# EXERCISE DETAILS
Search the data below for the string "worst". Extract every line that contains it.

==*==

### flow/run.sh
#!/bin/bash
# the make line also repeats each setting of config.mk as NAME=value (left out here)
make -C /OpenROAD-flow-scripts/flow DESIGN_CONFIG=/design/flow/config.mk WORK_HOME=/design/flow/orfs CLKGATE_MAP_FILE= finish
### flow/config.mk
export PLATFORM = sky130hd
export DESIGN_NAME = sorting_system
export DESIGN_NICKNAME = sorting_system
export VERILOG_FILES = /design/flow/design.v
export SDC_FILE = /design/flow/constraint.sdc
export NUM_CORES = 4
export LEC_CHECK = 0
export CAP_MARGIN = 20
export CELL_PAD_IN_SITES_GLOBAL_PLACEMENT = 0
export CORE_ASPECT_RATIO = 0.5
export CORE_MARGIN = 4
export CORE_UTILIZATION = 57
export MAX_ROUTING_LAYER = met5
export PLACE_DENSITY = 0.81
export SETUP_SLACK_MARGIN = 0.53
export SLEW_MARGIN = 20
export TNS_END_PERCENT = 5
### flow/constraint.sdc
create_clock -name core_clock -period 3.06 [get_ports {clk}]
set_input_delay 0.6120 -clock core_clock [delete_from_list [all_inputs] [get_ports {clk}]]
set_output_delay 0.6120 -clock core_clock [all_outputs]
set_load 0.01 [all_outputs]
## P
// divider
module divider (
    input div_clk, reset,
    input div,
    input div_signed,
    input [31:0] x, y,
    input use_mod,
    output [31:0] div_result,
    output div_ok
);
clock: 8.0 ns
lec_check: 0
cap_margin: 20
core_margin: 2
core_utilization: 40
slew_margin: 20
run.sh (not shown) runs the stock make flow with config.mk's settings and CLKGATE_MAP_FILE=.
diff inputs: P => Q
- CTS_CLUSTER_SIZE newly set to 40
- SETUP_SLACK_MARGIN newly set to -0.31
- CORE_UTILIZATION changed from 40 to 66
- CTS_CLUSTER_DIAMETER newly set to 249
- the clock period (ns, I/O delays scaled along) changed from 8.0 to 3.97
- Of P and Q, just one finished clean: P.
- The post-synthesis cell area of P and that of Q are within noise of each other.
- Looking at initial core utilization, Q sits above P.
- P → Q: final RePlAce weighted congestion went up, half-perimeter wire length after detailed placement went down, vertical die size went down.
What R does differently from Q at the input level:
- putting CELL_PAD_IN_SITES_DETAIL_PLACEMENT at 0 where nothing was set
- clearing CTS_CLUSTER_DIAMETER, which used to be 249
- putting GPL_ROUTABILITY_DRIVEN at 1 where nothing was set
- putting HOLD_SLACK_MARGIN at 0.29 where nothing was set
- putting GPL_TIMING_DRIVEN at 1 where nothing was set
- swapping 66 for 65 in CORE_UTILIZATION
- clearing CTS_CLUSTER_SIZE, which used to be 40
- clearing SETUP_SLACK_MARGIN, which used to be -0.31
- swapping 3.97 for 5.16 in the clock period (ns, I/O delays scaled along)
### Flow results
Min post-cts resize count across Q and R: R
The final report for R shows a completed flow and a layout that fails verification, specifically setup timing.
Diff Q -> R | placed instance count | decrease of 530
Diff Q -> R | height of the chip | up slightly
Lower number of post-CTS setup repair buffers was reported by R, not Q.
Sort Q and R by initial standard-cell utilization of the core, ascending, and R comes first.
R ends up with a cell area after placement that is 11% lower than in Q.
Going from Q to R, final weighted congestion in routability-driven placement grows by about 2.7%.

==*==

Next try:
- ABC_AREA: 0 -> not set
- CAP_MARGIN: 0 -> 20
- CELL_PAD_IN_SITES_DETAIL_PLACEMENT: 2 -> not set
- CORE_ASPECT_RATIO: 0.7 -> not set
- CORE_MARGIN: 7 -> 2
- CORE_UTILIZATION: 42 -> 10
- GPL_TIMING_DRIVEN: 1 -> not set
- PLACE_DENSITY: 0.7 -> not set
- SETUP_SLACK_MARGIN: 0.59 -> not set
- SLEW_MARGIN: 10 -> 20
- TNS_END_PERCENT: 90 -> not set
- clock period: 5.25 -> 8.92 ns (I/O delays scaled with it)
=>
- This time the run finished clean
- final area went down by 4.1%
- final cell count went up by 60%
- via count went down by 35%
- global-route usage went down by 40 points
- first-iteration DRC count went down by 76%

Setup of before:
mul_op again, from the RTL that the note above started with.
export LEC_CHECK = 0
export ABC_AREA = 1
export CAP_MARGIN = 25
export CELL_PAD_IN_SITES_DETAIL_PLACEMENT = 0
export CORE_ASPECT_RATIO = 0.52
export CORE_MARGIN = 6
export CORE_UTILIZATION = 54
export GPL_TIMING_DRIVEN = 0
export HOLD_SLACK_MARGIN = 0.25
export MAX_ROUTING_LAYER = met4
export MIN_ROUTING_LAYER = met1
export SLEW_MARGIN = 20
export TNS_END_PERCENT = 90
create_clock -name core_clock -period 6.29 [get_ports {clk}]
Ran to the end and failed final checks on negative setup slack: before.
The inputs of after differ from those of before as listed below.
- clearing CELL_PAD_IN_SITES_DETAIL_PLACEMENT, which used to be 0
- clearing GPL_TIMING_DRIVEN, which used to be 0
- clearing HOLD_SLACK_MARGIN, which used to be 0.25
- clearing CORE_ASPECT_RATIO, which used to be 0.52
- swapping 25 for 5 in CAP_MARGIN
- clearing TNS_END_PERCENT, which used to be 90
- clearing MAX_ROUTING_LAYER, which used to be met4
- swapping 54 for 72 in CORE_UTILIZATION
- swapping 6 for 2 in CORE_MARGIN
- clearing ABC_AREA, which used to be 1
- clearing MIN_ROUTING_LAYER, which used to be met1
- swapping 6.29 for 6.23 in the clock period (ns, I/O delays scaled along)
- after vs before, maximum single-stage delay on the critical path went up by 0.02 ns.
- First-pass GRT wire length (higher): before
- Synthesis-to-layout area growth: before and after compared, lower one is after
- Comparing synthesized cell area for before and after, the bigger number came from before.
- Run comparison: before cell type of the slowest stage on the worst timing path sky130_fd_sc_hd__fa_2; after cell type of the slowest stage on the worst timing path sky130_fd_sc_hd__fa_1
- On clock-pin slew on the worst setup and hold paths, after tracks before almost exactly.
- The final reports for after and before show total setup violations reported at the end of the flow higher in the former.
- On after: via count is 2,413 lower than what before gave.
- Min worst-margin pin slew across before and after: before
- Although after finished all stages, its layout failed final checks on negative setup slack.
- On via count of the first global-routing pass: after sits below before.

==*==

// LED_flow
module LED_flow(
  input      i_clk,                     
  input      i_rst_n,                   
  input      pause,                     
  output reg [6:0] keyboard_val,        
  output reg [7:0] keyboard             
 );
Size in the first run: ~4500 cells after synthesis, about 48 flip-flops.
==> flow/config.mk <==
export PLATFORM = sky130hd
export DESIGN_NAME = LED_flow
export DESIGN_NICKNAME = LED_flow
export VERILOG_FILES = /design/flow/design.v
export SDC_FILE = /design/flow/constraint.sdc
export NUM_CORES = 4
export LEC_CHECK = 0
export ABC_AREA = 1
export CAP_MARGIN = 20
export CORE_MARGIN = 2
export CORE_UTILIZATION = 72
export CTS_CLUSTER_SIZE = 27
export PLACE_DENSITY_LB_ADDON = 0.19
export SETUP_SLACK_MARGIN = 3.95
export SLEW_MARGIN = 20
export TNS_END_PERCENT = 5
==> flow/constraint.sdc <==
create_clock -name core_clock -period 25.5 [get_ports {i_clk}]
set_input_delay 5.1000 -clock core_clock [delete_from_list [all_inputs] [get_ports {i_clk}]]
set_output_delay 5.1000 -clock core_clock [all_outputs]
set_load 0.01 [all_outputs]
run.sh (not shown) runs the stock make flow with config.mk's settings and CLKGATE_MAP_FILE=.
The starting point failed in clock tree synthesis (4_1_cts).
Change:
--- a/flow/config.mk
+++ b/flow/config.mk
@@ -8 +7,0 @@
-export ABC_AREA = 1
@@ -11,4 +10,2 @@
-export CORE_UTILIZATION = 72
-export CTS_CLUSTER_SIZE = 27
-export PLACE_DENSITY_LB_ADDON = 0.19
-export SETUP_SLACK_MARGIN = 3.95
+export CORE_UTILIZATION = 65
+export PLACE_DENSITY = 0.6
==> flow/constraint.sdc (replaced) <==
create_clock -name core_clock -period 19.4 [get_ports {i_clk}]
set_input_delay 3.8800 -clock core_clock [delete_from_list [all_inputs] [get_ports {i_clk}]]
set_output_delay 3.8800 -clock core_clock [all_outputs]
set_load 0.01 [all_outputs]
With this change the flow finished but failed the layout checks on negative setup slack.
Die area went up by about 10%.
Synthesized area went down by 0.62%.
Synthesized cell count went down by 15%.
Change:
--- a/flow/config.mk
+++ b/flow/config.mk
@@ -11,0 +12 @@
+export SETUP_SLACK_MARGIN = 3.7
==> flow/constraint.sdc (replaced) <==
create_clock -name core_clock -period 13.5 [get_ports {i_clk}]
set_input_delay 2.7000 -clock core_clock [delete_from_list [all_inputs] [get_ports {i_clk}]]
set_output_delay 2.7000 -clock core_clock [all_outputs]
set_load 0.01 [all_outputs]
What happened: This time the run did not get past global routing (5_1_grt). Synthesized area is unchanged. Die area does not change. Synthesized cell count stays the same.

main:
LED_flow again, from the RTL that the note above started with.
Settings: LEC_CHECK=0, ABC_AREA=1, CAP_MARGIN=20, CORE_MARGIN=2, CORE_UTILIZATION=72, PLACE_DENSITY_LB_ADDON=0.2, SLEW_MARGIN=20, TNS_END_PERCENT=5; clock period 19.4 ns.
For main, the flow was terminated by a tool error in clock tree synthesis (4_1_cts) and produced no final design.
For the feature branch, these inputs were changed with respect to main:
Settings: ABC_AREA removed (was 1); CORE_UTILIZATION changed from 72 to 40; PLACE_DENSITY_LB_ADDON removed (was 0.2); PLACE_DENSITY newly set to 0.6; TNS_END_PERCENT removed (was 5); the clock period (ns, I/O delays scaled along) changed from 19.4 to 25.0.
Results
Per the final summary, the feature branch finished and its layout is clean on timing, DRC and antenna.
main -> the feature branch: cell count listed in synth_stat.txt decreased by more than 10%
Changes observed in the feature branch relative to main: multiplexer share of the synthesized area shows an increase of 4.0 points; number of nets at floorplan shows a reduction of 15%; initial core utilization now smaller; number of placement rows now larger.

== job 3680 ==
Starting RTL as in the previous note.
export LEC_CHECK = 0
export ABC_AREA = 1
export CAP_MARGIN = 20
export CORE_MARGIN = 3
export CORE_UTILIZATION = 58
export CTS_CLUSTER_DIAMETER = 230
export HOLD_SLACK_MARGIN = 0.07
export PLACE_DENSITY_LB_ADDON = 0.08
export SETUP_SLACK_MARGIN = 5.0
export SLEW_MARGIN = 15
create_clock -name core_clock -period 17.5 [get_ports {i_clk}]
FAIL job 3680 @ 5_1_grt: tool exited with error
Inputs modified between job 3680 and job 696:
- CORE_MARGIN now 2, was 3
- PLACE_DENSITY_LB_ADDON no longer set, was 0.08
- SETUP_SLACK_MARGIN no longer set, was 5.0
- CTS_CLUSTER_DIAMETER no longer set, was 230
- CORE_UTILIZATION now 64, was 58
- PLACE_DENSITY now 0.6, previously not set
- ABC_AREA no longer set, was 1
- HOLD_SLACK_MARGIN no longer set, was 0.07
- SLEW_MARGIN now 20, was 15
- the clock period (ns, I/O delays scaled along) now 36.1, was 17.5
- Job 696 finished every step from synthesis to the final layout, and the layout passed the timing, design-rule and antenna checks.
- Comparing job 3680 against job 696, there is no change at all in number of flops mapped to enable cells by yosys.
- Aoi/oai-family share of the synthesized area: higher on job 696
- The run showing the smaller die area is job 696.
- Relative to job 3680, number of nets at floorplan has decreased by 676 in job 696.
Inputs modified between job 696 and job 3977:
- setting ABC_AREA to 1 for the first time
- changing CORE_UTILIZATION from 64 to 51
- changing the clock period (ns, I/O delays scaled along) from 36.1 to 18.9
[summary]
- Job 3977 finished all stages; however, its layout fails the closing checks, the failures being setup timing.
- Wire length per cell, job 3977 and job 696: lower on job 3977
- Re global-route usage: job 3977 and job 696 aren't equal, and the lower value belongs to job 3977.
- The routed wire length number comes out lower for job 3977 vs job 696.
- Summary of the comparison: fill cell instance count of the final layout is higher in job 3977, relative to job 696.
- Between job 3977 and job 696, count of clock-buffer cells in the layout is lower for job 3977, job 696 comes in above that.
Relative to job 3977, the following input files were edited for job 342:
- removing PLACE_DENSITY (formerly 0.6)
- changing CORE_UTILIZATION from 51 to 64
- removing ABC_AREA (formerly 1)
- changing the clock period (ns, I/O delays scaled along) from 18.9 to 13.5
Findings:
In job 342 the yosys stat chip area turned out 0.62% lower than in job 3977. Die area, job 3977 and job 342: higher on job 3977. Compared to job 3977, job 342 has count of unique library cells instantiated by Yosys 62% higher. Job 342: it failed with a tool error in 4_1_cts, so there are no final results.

==*==

# ANSWER SECTION
- Run comparison: before cell type of the slowest stage on the worst timing path sky130_fd_sc_hd__fa_2; after cell type of the slowest stage on the worst timing path sky130_fd_sc_hd__fa_1
- On clock-pin slew on the worst setup and hold paths, after tracks before almost exactly.
- Min worst-margin pin slew across before and after: before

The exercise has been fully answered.